Leoni’s ISP seminar

New PhD students are thriving at Rücklab right now! Today Leoni had her individual study plan (ISP) seminar, presenting her upcoming doctoral studies.

Leoni’s doctoral project goes under the title “Predictive modeling of suicide risk and risk factors using registry and genetic data” and is all about suicide prediction using new technologies and unique multimodal data.

A challenge in the current research field of suicide prevention is that it is hard to study such rare events. To date, the focus has been on suicidal thoughts or attempts rather than actual deaths, and there are reasons to believe that these events differ in terms of prediction. When it comes to compulsory care, we know little about how the current interventions does in the long run, and there is a need for improved suicide prediction tools that can be implemented in a clinical context. 

Leoni will work with the projects 1) Suicide and compulsory mental care and 2) Saving Lives.

  • The first project will be about risk factors for suicide among psychiatric patients under compulsory mental care and will describe and compare suicide risk for these patients, as well as identify risk factors.
  • The second project will be about improving suicide prediction in a total nationwide multimodal suicide cohort. This project aims at discovering genetic and environmental risk factors and also develop predictive models for suicide death.

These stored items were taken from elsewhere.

**src/rtl/split_port_arbiter.sv**
```systemverilog
// split_port_arbiter: shares one backing-memory port between an instruction port (A) and a data port (B)
// Ports: clk/rst_n (async active-low); port A read request (read_a, address_a -> resp_a, rdata_a);
// port B read/write request (read_b, write, wmask, address_b, wdata -> resp_b, rdata_b);
// backing memory (pmem_read, pmem_write, pmem_wmask, pmem_address, pmem_wdata <- pmem_resp, pmem_rdata);
// timeout_err is sticky once any backing access exceeds MAX_WAIT cycles.
// Option: define ARB_ROUND_ROBIN_EN to alternate grants when both ports request (B first after reset);
// otherwise port B always wins.
module split_port_arbiter #(
  parameter int MAX_WAIT = 255
) (
  input  logic        clk,
  input  logic        rst_n,
  input  logic        read_a,
  input  logic [31:0] address_a,
  output logic        resp_a,
  output logic [31:0] rdata_a,
  input  logic        read_b,
  input  logic        write,
  input  logic [3:0]  wmask,
  input  logic [31:0] address_b,
  input  logic [31:0] wdata,
  output logic        resp_b,
  output logic [31:0] rdata_b,
  output logic        pmem_read,
  output logic        pmem_write,
  output logic [3:0]  pmem_wmask,
  output logic [31:0] pmem_address,
  output logic [31:0] pmem_wdata,
  input  logic        pmem_resp,
  input  logic [31:0] pmem_rdata,
  output logic        timeout_err
);
  typedef enum logic [2:0] {IDLE, SERVE_A, SERVE_B, DONE_A, DONE_B} state_t;
  state_t state, state_nx;
  logic [31:0] addr_q, wdata_q;
  logic [3:0]  wmask_q;
  logic        wr_q, req_b, grant_b, serving, finish, timeout, launch;
  logic [15:0] cnt;
  assign req_b = read_b | write;
`ifdef ARB_ROUND_ROBIN_EN
  logic last_b;
  // when both ports request, yield to whichever was not served last
  assign grant_b = req_b & (~read_a | ~last_b);
`else
  assign grant_b = req_b;
`endif
  assign serving = (state == SERVE_A) || (state == SERVE_B);
  // reaching MAX_WAIT with a response in the same cycle still counts as success
  assign timeout = serving & ~pmem_resp & (cnt == 16'(MAX_WAIT - 1));
  assign finish  = serving & (pmem_resp | timeout);
  assign launch  = (state == IDLE) && (state_nx != IDLE);
  always_comb begin
    state_nx = state;
    unique case (state)
      IDLE:    state_nx = grant_b ? SERVE_B : (read_a ? SERVE_A : IDLE);
      SERVE_A: state_nx = finish ? DONE_A : SERVE_A;
      SERVE_B: state_nx = finish ? DONE_B : SERVE_B;
      default: state_nx = IDLE;
    endcase
  end
  assign resp_a       = state == DONE_A;
  assign resp_b       = state == DONE_B;
  assign pmem_read    = (state == SERVE_A) || ((state == SERVE_B) && !wr_q);
  assign pmem_write   = (state == SERVE_B) && wr_q;
  assign pmem_address = addr_q;
  assign pmem_wdata   = wdata_q;
  assign pmem_wmask   = wmask_q;
  always_ff @(posedge clk or negedge rst_n) begin
    if (!rst_n) begin
      state       <= IDLE;
      cnt         <= '0;
      addr_q      <= '0;
      wdata_q     <= '0;
      wmask_q     <= '0;
      wr_q        <= 1'b0;
      rdata_a     <= '0;
      rdata_b     <= '0;
      timeout_err <= 1'b0;
    end else begin
      state <= state_nx;
      // every SERVE is entered from IDLE, so clearing in IDLE starts each wait at zero
      cnt <= (state == IDLE) ? '0 : (serving && !pmem_resp) ? cnt + 16'd1 : cnt;
      if (launch) begin
        addr_q  <= grant_b ? address_b : address_a;
        wdata_q <= wdata;
        wmask_q <= wmask;
        wr_q    <= grant_b & write;
      end
      if (finish && state == SERVE_A) rdata_a <= pmem_resp ? pmem_rdata : '0;
      // writes leave rdata_b untouched, including on timeout
      if (finish && state == SERVE_B && !wr_q) rdata_b <= pmem_resp ? pmem_rdata : '0;
      if (timeout) timeout_err <= 1'b1;
    end
  end
`ifdef ARB_ROUND_ROBIN_EN
  always_ff @(posedge clk or negedge rst_n) begin
    if (!rst_n) last_b <= 1'b0;
    else if (launch) last_b <= grant_b;
  end
`endif
endmodule
```
**config.mk**
```make
export PLATFORM = sky130hd
export DESIGN_NAME = split_port_arbiter
export DESIGN_NICKNAME = d
export VERILOG_FILES = /design/src/rtl/split_port_arbiter.sv
export SDC_FILE = /design/constraint.sdc
export NUM_CORES = 1
export LEC_CHECK = 0
export CAP_MARGIN = 25
export CORE_UTILIZATION = 40
export DETAILED_ROUTE_END_ITERATION = 8
export PLACE_DENSITY_LB_ADDON = 0.15
export SYNTH_ARGS = -nofsm -noshare
export SYNTH_HDL_FRONTEND = slang
export SYNTH_SLANG_ARGS = --single-unit
```
**constraint.sdc**
```tcl
create_clock -name clk -period 1.8 [get_ports clk]
set_input_delay 0.45 -clock clk [delete_from_list [all_inputs] [get_ports clk]]
set_output_delay 0.45 -clock clk [all_outputs]
set_load 0.01 [all_outputs]
```
Word level (Yosys, flattened, before mapping)
Index checks and enable logic that the tools add are counted.
Operators by class
  equal/unequal tests: 5
  add/sub/neg operators: 1
  bitwise logic cells: 7
  reductions and logical operators: 14
  mux-type cells: 9
Operator list (count)
  32-bit two-way mux: 2
  16-bit two-way mux: 2
  16-bit by 1-bit adder with 16-bit output, second input constant: 1
  16-bit by 8-bit == test with 1-bit output, second input constant: 1
  3-bit case mux with 3 select lines: 1
  1-bit logical AND: 7
  3-bit by 2-bit == test with 1-bit output, second input constant: 2
  1-bit bitwise AND: 4
  2-bit two-way mux: 2
  3-bit by 1-bit == test with 1-bit output, second input constant: 1
  3-bit == test, second input constant: 1
  3-bit zero test: 1
  3-bit two-way mux: 1
  3-bit nonzero test: 1
  1-bit zero test: 2
  1-bit logical OR: 2
  1-bit bitwise OR: 2
  2-bit nonzero test: 1
  1-bit two-way mux: 1
  1-bit inverter: 1
Word-level totals
  output and inout bits: 137
  flip-flop bits (word level): 153
  word-level logic and storage cells: 45

Logic depth before layout (Yosys ltp)
Gate-level depths: netlist of run 1.
  depth in word-level cells: 10
  depth in mapped cells: 8
  depth with buffers taken out: 6

Worst setup path before layout of run 1
No wires, ideal clock.
  path kind: register to output
  start: reg state[2]
  end: out pmem_read
  setup slack: -0.234 ns
  data arrival time: 1.584 ns
  buffers on the path: 2
  stages on the path, launching flop included: 5
  path through: dfrtp_1 > or4b_2 > clkbuf_1 > buf_1 > nand2_1
Between the ends
  word-level cells in the longest chain between the ends: 3
  elaborated cells between the ends (all ways): 4
  those cells by class: 2 x eq/ne; 2 x reduce/logical
Ends and longest elaborated chain
  from (decl): line 34  | state_t state, state_nx;
  from (signal assigned): line 80  | state <= state_nx;
  3-bit by 2-bit == test with 1-bit output: line 63  | assign pmem_read = (state == SERVE_A) || ((state == SERVE_B) && !wr_q);
  1-bit logical AND: line 63
  1-bit logical OR (*): line 63
  to (decl): line 24  | output logic pmem_read,
Every way passes the cells marked *; elsewhere a longest branch is shown, timed or not.

Worst setup path in the final report of run 1
  start: reg wr_q
  end: out pmem_read
Between the ends
  word-level cells in the longest chain between the ends: 3
Ends and longest elaborated chain
  from (decl): line 37  | logic wr_q, req_b, grant_b, serving, finish, timeout, launch;
  from (signal assigned): line 87  | wr_q <= grant_b & write;
  1-bit zero test: line 63
  1-bit logical AND: line 63
  1-bit logical OR: line 63
No other way between the ends.

==> results of run 1 <==
kinds of logic after synthesis:
kind of cell,count (synthesis)
AOI/OAI and AO/OA,181
xor gates and xnor gates,8
adders and majority gates,5
buffers and inverters,113
DFF,153
muxes,70
and+or+nand+nor,186
synthesized netlist by cell type, drive strengths merged:
library cell	n	area share
o22a	2	0.0025
a211oi	3	0.0033
nand3	8	0.0058
o21ai	67	0.049
and2	1	0.00091
xnor2	4	0.0051
nand2	38	0.021
and4b	1	0.0015
nand2b	2	0.0018
o21bai	2	0.0022
maj3	3	0.0045
nor3	3	0.0022
and3	3	0.0027
and3b	1	0.0013
or3b	1	0.0013
dfrtp	153	0.56
mux2i	32	0.046
o31a	2	0.0025
nor4b	2	0.0025
nor2	108	0.059
nand4	2	0.0018
o21a	2	0.0022
mux2	38	0.062
and4	1	0.0013
xor2	4	0.0051
o31ai	2	0.0022
or3	6	0.0054
inv	67	0.037
or4b	1	0.0015
nand3b	1	0.0011
clkbuf	36	0.020
buf	10	0.0069
a21oi	101	0.073
ha	2	0.0036
or4	2	0.0022
nor4	5	0.0045
power by group through the flow:
stage | logic [mW] | registers (mW) | clock network, mW
2_1_floorplan | 2.77 | 6.10 | 0
3_3_place_gp | 7.31 | 5.54 | 0
3_5_place_dp | 7.40 | 5.60 | 0
4_1_cts | 7.27 | 5.54 | 3.66
5_1_grt | 7.87 | 5.68 | 3.80
6_report | 7.23 | 5.51 | 3.58
sequential cells by signal, summed over array words and instances, names as in the netlist:
name	cells
rdata_a	32
wr_q	1
timeout_err	1
pmem_wmask	4
cnt	16
state	3
pmem_address	32
rdata_b	32
pmem_wdata	32
layer usage:
metal / vias up / global-route usage / wire [um]
met5: - / 0 / 0
met4: 0 / 0.08081 / 358
met3: 25 / 0.09018 / 1785
met2: 197 / 0.3994 / 10320
met1: 2876 / 0.2657 / 7980
li1: 3018 / - / -
critical path, delay by kind of cell, from the launching register on:
kind	cells	cell delay, ns
buffers and inverters	1	0.11
flip-flops	1	0.38
AND/OR/NAND/NOR	2	0.63
cell type report:
class,count,area [sq um]
Inverter,67,251.5
Clock buffer,21,450.4
Sequential cell,153,3829
Tap cell,220,275.3
Multi-Input combinational cell,450,2709
Clock inverter,11,138.9
Timing Repair Buffer,337,3448
Fill cell,1349,5599
worst min path at each step:
stage	endpoint	slack, ns	cells past startpoint
3_5_place_dp	rdata_b[12]$_DFFE_PN0P_	0.34	1
2_1_floorplan	cnt[0]$_DFFE_PN0P_	0.15	0
6_report	cnt[13]$_DFFE_PN0P_	0.47	2
5_1_grt	rdata_b[28]$_DFFE_PN0P_	0.48	2
4_1_cts	rdata_b[7]$_DFFE_PN0P_	0.46	2
3_3_place_gp	cnt[13]$_DFFE_PN0P_	0.34	1
stage by stage:
step	total power, mW	area (sq um)
floorplan	8.877	6927
finish	16.32	11100
detailed placement	13.00	10220
global placement	12.85	10220
CTS	16.46	10810
global route	17.35	11100
what timing repair did:
action,in CTS,in global routing
resized for setup,102,63
hold endpoints to repair,23,0
gates cloned,1,4
hold buffers,1,0
setup buffers,3,3
setup endpoints to repair,134,183
pin swaps,3,1
==> flow_metrics.py, run 1 <==
metrics = {
    "run_status": {
        "status": "finished, violations left",
        "violations": "negative setup slack",
    },
    "clock_tree": {
        "tritoncts": "yes",
        "clock-root-buffer": "clkbuf_16",
        "clk_latency_ns": 0.43,
        "htree_levels": 4,
        "clk_pin_slew_worst_paths_ns": 0.06,
        "numClockSinks": 153,
        "clk_path_buf_depth": 2,
        "numCtsBuffers": 17,
    },
    "route": {
        "wl_per_cell_um": 16.24,
        "route.vias.total": 6116,
        "viasPerCell": 4.858,
        "ant_nets": 0,
        "drt_iter0_markers": 298,
        "routed_wirelength_um": 20450,
        "dr.pass1.iters": 4,
        "drc": 0,
    },
    "critical_path": {
        "endpoint": "pmem_read",
        "rr_endpoint": "cnt[14]$_DFFE_PN0P_",
        "r2r_setup_slack_ns": -0.17,
        "critical_path_class": "register to output port",
        "crit_path_start": "wr_q$_DFFE_PN0P_",
        "slowest_stage": "or4b_4",
        "crit_arrival_ns": 1.53,
        "worstRegToRegCells": 6,
        "crit_fanout": 2,
        "r2r_start": "state[0]$_DFF_PN0_",
        "path_cells": "or4b_4 > nand2_2 > buf_6",
        "end_kind": "output port",
        "crit_path_max_incr_delay_ns": 0.55,
        "cp.required_ns": 1.35,
        "worst_setup_path_start_kind": "register",
    },
    "global_routing": {
        "grt_pass1_wl_um": 31970,
        "grt_overflow": 0,
        "grt_usage": 0.2333,
        "grt_pass1_vias": 6140,
        "grt_antenna_before_repair": 0,
        "grt_max_degree": 66,
    },
    "floorplanning": {
        "ioPinCount": 275,
        "start_util": 0.4125,
        "die_x_um": 133.2,
        "rows": 47,
        "coreArea_sq_um": 16700,
        "die-area_sq_um": 17750,
        "die_y_um": 133.2,
    },
    "timing": {
        "finalHoldViolations": 0,
        "grt_setup_unrepaired": "true",
        "min_period_ns": 1.984,
        "worst_slew_pin_slew_ns": 0.6393,
        "fmax_ghz": 0.5040,
        "maxSlewViolCount": 0,
        "slew_headroom": 0.5738,
        "skew_ns": 0.01241,
        "min_period_over_period": 1.102,
        "setup_tns_ns": -3.981,
        "fin_hold_ws_ns": 0.4675,
        "setup_viol": 52,
        "final.setup.worst_slack_ns": -0.1841,
    },
    "synth": {
        "synth_top_family_by_area": "compound AO/OA/AOI/OAI gates",
        "synth.avg_cell_area_sq_um": 9.622,
        "synth-compound-area-share": 0.1369,
        "synthSimpleGateAreaFrac": 0.1173,
        "yosysWarnings": 0,
        "syn_nets": 856,
        "ys_seq_area_frac": 0.5558,
        "synth_xor_area_frac": 0.01017,
        "synth.distinct_cells": 38,
        "synthAdderAreaFrac": 0.008173,
        "ys_seq_elements": 153,
        "synthMuxAreaShare": 0.1086,
        "synthesis.area_sq_um": 6889,
        "syn_inst": 716,
    },
    "cells_and_area": {
        "fin_nets": 1166,
        "fin_util": 0.6647,
        "fin_cells": 1259,
        "area_delta_synth_final_pct": 61.15,
        "drive_above_1_share": 0.1473,
        "final_cell_mix": "dfrtp_1 (153), clkdlybuf4s50_1 (150), nor2_1 (104)",
        "layout_commonest_cell": "dfrtp_1",
        "antenna_cells": 0,
    },
    "pwr": {
        "comb_power_share": 0.443,
        "powerDensity_nw_per_um2": 1470,
        "leakagePower_nw": 5.170,
        "power_switching_mw": 5.585,
        "ir_worst_vdd_mv": 0.8429,
        "seqPwrFrac": 0.337,
        "clkPwrFrac": 0.219,
        "power.internal_mw": 10.73,
        "switching_share": 0.3423,
    },
    "run": {
        "maxCapViolCount": 0,
    },
    "placement": {
        "post-place-ws_ns": -0.5137,
        "place_congestion": 0.8102,
        "dp_hpwl_um": 14370,
        "dp_cells": 1215,
        "numPortBuffers": 274,
    },
    "hold_path": {
        "holdCritPathClass": "input pin to asynchronous set/reset pin",
    },
}
(Power assumes the default switching activity.)
==> run 2, diff against run 1 <==
- REMOVE_ABC_BUFFERS: unset -> 1
==> flow_metrics.py, run 2 (synthesized netlist as in run 1, its figures left out) <==
metrics = {
    "floorplanning": {
        "rows": 47,
        "coreArea_sq_um": 16700,
        "die_x_um": 133.2,
        "ioPinCount": 275,
        "die_y_um": 133.2,
        "start_util": 0.4125,
        "die-area_sq_um": 17750,
    },
    "timing": {
        "final.setup.worst_slack_ns": -0.2095,
        "min_period_ns": 2.010,
        "fmax_ghz": 0.4976,
        "maxSlewViolCount": 0,
        "setup_tns_ns": -9.988,
        "grt_setup_unrepaired": "true",
        "setup_viol": 114,
        "worst_slew_pin_slew_ns": 0.6853,
        "finalHoldViolations": 0,
        "slew_headroom": 0.5431,
        "skew_ns": 0.008863,
        "min_period_over_period": 1.116,
    },
    "cells_and_area": {
        "fin_cells": 1288,
        "regArea_sq_um": 3830,
        "area_delta_synth_final_pct": 70.51,
        "layout_commonest_cell": "dfrtp_1",
        "fin_nets": 1194,
        "fin_util": 0.7033,
        "fillers": 1278,
        "multi_input_comb_area_sq_um": 2943,
        "drive_above_1_share": 0.1912,
        "final_cell_mix": "dfrtp_1 (152), clkdlybuf4s50_1 (146), nor2_1 (103)",
    },
    "placement": {
        "place_congestion": 0.8672,
        "dp_hpwl_um": 14250,
        "numPortBuffers": 274,
        "dp_cells": 1220,
        "post-place-ws_ns": -0.6057,
    },
    "critical_path": {
        "cp_top_family": "simple AND/OR/NAND/NOR gates",
        "r2r_start": "state[1]$_DFF_PN0_",
        "r2r_setup_slack_ns": -0.20,
        "crit_arrival_ns": 1.56,
        "rr_endpoint": "cnt[13]$_DFFE_PN0P_",
        "worst_setup_path_start_kind": "register",
        "slowest_stage": "dfrtp_2",
        "critical_path_buf_inv_count": 2,
        "crit_top_cell": "buf_6",
        "cp.required_ns": 1.35,
        "crit_path_max_incr_delay_ns": 0.44,
        "worstRegToRegCells": 5,
        "path_cells": "buf_6 > or3b_4 > nand2_2 > buf_6",
        "crit_path_start": "state[1]$_DFF_PN0_",
        "crit_fanout": 4,
        "critical_path_class": "register to output port",
        "end_kind": "output port",
    },
    "clock_tree": {
        "numClockSinks": 153,
        "clk_pin_slew_worst_paths_ns": 0.06,
        "htree_levels": 4,
        "clk_path_buf_depth": 2,
        "tritoncts": "yes",
        "clock-root-buffer": "clkbuf_16",
        "numCtsBuffers": 17,
        "clk_latency_ns": 0.42,
    },
    "global_routing": {
        "grt_pass1_vias": 6245,
        "grt_overflow": 0,
        "grt_antenna_before_repair": 1,
        "grt_usage": 0.2406,
        "grt_pass1_wl_um": 32840,
        "grt_max_degree": 66,
    },
    "route": {
        "ant_nets": 0,
        "viasPerCell": 5.006,
        "dr.pass1.iters": 5,
        "route.vias.total": 6448,
        "drt_iter0_markers": 348,
        "routed_wirelength_um": 22710,
        "wl_per_cell_um": 17.63,
        "drc": 0,
    },
    "hold_path": {
        "holdCritPathClass": "register to register",
        "hp-start": "timeout_err$_DFFE_PN0P_",
        "hold_end": "timeout_err$_DFFE_PN0P_",
        "whs_path_depth": 1,
    },
    "pwr": {
        "ir_worst_vdd_mv": 1.248,
        "leakagePower_nw": 5.529,
        "powerDensity_nw_per_um2": 1494,
        "p_total_mw": 17.55,
    },
    "run": {
        "maxCapViolCount": 0,
    },
    "run_status": {
        "status": "finished, violations left",
        "violations": "negative setup slack",
    },
}
run 2: cell count changes in the layout (fill, tap and decap cells not counted), moves of 4 or more:
| cell | change |
|---|---|
| buf_12 | +5 |
| buf_6 | +4 |
| o21ai_2 | +5 |
| a21oi_1 | -4 |
| o21ai_0 | -14 |
| mux2_4 | +35 |
| dlymetal6s2s_1 | -5 |
| buf_4 | +12 |
| mux2_2 | -35 |
| a21oi_2 | +4 |
| dlygate4sd2_1 | +9 |
| clkdlybuf4s50_1 | -4 |
| o21ai_1 | +9 |
run 2: worst reg2reg max path: cells and delay by family, from the launching register on:
kind / cells / cell delay, ns
and+or+nand+nor: 2 / 0.90
DFF: 1 / 0.44
adders and majority gates: 1 / 0.33
buffers and inverters: 1 / 0.13
AOI/OAI and AO/OA: 1 / 0.12
run 2: how the worst max path moves through the flow:
stage / to / cells after the start
after floorplan: pmem_wdata[0]$_DFFE_PN0P_ / 3
after detailed placement: cnt[15]$_DFFE_PN0P_ / 6
after global placement: cnt[15]$_DFFE_PN0P_ / 6
after global routing: pmem_read / 4
after CTS: pmem_read / 3
final: pmem_read / 4
run 2: what timing repair did:
action	4_1_cts	5_1_grt
resized for setup	125	141
endpoints found under the hold margin	5	0
buffers inserted	11	15
hold buffers	1	0
cloned	4	7
setup endpoints to repair	197	168
pin swaps	13	14
run 2: layer usage:
layer  part of all wire  GRT usage  wire length (um)  vias to the layer above
met3              0.070    0.07572              1585                       38
li1                   -          -                 -                     3067
met1               0.40     0.2862              9092                     3116
met4              0.024    0.08775               544                        0
met5                  0          0                 0                        -
met2               0.51     0.4087             11490                      227
run 2: report_power, final:
group	internal (mW)	total (mW)	switching (mW)
clock network	2.23	3.72	1.49
logic	4.54	8.28	3.74
registers	4.74	5.55	0.810
run 2: through the flow:
step	hold WS, ns	instance area (sq um)
2_1_floorplan	0.1544	6706
3_3_place_gp	0.4559	10320
3_5_place_dp	0.4479	10320
4_1_cts	0.4869	11120
5_1_grt	0.5207	11750
6_report	0.4781	11750
run 2: cell type report:
cell class | instances | area share
Clock inverter | 14 | 0.01470
Antenna cell | 1 | 0.0002130
Timing Repair Buffer | 365 | 0.3261
Inverter | 67 | 0.02162
Tap cell | 220 | 0.02343
Multi-Input combinational cell | 450 | 0.2505
Clock buffer | 18 | 0.03739
Sequential cell | 153 | 0.3261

Leoni’s main supervisor is John Wallert. Co-supervisors are Christian Rück and Ronnie Pingel.

Welcoming Leoni Grossman!

We are happy to welcome another addition to the research group: 🥁🥁🥁 Leoni Grossman!

Leoni is a PhD student in John Wallert‘s team. She has a Masters in Biomedicine with a minor Neuroinformatics and another masters in Applied Computational Life Sciences.

The main scientific objective of Leoni’s PhD is to advance our knowledge in suicide prediction. Her is focused on statistical modelling in two different projects:

  1. Suicide and compulsory care – A registry study of risk factors for suicide among psychiatric patients under compulsive mental care.
  2. Project Saving Lives – Aiming to derive and validate better risk models for suicide in a nationwide suicide cohort using multimodal data.